California’s Diversity: Past and Present
Lessons for the Fair Education Act of 2011

Lesson 4: California Heroes Presentation Overview

In this lesson, students synthesize information they have learned about California’s diverse cultural history into a presentation on someone they consider a hero from the state. First, they briefly review some of the names they have learned in previous lessons on diversity and civil rights in California. Then they engage in a research and role-play activity on someone from California whom they consider to be a hero.


One to two class periods.


Students will:

  • Create a presentation on a notable person from California’s history.
  • Enact their presentation in the role of the notable person.
  • Outline and organize a bibliography.

Compliance With the Fair Education Act

This lesson is designed to comply with requirements under California Senate Bill 48 (“SB 48”), signed into law as the Fair Education Act in 2011. The act amended California Education Code Section 51204.5 to read as follows:

Instruction in social sciences shall include the early history of California and a study of the role and contributions of both men and women, Native Americans, African Americans, Mexican Americans, Asian Americans, Pacific Islanders, European Americans, lesbian, gay, bisexual, and transgender Americans, persons with disabilities, and members of other ethnic and cultural groups, to the economic, political, and social development of California and the United States of America, with particular emphasis on portraying the role of these groups in contemporary society.

The act also amended California Education Code Section 60040 to direct governing boards to “include only instructional materials which, in their determination, accurately portray the cultural and racial diversity of our society….”

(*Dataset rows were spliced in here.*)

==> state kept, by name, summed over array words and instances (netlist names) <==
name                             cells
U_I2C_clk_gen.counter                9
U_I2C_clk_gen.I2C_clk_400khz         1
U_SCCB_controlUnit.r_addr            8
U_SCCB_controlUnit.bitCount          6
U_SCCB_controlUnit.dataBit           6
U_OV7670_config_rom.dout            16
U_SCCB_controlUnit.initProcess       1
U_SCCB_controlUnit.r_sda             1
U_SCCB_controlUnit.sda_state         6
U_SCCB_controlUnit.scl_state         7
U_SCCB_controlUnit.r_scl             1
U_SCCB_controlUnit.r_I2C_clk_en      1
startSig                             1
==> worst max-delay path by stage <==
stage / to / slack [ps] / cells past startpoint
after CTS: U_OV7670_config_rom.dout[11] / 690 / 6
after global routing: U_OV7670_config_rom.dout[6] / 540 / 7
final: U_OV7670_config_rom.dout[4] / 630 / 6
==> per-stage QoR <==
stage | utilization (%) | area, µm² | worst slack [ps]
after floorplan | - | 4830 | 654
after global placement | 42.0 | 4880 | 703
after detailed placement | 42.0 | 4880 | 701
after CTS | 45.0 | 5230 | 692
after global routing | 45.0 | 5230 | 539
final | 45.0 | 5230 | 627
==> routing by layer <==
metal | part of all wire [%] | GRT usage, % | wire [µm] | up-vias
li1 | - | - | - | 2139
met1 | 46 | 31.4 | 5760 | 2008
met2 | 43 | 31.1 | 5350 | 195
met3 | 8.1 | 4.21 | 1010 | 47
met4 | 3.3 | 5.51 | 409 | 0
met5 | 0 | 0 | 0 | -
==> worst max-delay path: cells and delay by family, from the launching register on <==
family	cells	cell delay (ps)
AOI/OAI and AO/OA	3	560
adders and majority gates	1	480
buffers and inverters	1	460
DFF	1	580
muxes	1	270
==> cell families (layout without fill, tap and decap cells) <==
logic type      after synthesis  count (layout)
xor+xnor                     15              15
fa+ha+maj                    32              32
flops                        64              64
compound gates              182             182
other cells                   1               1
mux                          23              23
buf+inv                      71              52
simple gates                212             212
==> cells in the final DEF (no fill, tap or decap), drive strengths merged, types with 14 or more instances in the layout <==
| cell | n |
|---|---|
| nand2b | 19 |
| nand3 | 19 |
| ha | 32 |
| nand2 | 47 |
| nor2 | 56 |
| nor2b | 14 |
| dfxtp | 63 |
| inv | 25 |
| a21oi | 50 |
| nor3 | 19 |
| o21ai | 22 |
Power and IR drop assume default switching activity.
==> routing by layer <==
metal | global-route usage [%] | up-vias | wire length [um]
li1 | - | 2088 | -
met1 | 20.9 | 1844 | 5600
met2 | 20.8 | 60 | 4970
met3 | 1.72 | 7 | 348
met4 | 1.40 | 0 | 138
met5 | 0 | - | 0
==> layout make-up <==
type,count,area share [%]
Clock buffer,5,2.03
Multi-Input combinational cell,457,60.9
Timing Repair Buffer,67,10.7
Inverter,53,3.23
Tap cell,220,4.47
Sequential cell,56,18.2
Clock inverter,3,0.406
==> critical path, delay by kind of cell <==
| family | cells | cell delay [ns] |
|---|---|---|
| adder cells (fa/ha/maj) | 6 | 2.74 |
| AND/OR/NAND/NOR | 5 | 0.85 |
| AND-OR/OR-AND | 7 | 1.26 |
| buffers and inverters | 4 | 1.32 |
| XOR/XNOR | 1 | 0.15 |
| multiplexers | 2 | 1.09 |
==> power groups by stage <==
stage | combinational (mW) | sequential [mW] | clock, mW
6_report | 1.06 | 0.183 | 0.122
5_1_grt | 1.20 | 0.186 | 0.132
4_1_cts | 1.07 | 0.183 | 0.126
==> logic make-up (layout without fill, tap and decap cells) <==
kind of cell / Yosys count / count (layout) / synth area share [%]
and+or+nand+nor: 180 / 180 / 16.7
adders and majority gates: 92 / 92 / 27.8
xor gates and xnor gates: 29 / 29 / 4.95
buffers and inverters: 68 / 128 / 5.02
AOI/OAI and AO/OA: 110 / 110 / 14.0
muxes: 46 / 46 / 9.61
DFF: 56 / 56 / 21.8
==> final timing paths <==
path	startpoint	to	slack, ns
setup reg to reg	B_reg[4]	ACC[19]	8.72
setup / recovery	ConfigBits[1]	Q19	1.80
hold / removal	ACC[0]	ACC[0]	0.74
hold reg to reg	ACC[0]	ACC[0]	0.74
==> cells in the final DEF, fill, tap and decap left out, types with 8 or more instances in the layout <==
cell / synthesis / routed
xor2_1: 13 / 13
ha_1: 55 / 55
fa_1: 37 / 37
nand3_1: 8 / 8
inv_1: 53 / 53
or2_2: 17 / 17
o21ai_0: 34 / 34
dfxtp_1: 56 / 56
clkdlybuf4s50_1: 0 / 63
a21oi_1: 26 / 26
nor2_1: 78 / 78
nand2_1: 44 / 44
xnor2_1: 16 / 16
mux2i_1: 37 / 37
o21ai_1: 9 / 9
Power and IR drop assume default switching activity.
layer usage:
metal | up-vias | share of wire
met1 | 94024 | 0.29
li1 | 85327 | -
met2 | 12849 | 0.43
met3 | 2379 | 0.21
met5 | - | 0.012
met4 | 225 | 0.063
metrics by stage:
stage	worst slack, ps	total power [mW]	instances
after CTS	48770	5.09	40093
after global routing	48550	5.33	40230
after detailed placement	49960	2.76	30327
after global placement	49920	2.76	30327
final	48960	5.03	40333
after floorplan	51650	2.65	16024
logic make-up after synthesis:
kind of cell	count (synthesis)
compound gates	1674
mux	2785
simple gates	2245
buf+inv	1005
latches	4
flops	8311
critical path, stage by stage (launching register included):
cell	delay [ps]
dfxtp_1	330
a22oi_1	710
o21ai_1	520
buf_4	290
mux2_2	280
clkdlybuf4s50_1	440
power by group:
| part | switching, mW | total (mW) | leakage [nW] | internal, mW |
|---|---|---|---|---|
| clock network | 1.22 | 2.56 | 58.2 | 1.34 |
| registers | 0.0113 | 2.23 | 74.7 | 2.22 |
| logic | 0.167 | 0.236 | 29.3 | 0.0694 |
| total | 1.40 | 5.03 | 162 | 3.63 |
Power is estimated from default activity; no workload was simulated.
module baud_tick_gen(
	input clk, enable,
	output tick);
parameter clk_freq = 12000000;
parameter baud = 115200;
parameter oversampling = 1;
function integer log2(input integer v); begin log2=0; while(v >> log2) log2 = log2 + 1; end endfunction
localparam acc_width = log2(clk_freq / baud) + 8;  
reg [acc_width:0] acc = 0;
localparam shiftlimiter = log2((baud * oversampling) >> (31 - acc_width));  
localparam inc = ((baud * oversampling << (acc_width - shiftlimiter)) + (clk_freq >> (shiftlimiter + 1))) / (clk_freq >> shiftlimiter);  
always @(posedge clk) if (enable) acc <= acc[acc_width-1:0] + inc[acc_width:0]; else acc <= inc[acc_width:0];
assign tick = acc[acc_width];
endmodule

===== flow/run.sh =====
#!/bin/bash
# OpenROAD 26Q1-2900-gdf79404cd8, Yosys 0.63+post, stock flow scripts
make -C /OpenROAD-flow-scripts/flow DESIGN_CONFIG=/design/flow/config.mk WORK_HOME=/design/flow/orfs finish

===== flow/config.mk =====
export PLATFORM = sky130hd
export DESIGN_NAME = top
export DESIGN_NICKNAME = top
export VERILOG_FILES = /design/flow/design.v
export SDC_FILE = /design/flow/constraint.sdc
export NUM_CORES = 4
export LEC_CHECK = 1
export CORE_UTILIZATION = 30

===== flow/constraint.sdc =====
current_design top

set clk_period 2.9
set clk_io_pct 0.2

create_clock -name clk0 -period $clk_period [get_ports {CLK}]
create_clock -name clk1 -period $clk_period [get_ports {P1A1}]

set non_clock_inputs [all_inputs -no_clocks]
set_input_delay [expr $clk_period * $clk_io_pct] -clock clk0 $non_clock_inputs
set_output_delay [expr $clk_period * $clk_io_pct] -clock clk0 [all_outputs]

Common Core State Standards Addressed

SL.8.1. Engage effectively in a range of collaborative discussions (one-on-one, in groups, and teacher-led) with diverse partners on grade 8 topics, texts, and issues, building on others’ ideas and expressing their own clearly.

SL.8.4. Present claims and findings, emphasizing salient points in a focused, coherent manner with relevant evidence, sound valid reasoning, and well-chosen details; use appropriate eye contact, adequate volume, and clear pronunciation. (6) Adapt speech to a variety of contexts and tasks, demonstrating command of formal English when indicated or appropriate. (See grade 8 Language standards 1 and 3 on page 52 for specific expectations.)

L.8.3. Use knowledge of language and its conventions when writing, speaking, reading, or listening.

WHST.8.7. Conduct short research projects to answer a question (including a self-generated question), drawing on several sources and generating additional related, focused questions that allow for multiple avenues of exploration.

Materials and Preparation


A. Research Activity: Who is Your California Hero?

1. Focus Discussion. Ask students: In what ways have we seen conflicts over civil rights take place in California?

Look for: Examples from Lessons 1-3, such as racial conflicts (e.g., the Mendez Case and Byron Rumford), women’s conflicts (e.g., Clara Shortridge Foltz), LGBT conflicts (e.g., Harvey Milk), and religious conflicts (e.g., Rajinder Singh).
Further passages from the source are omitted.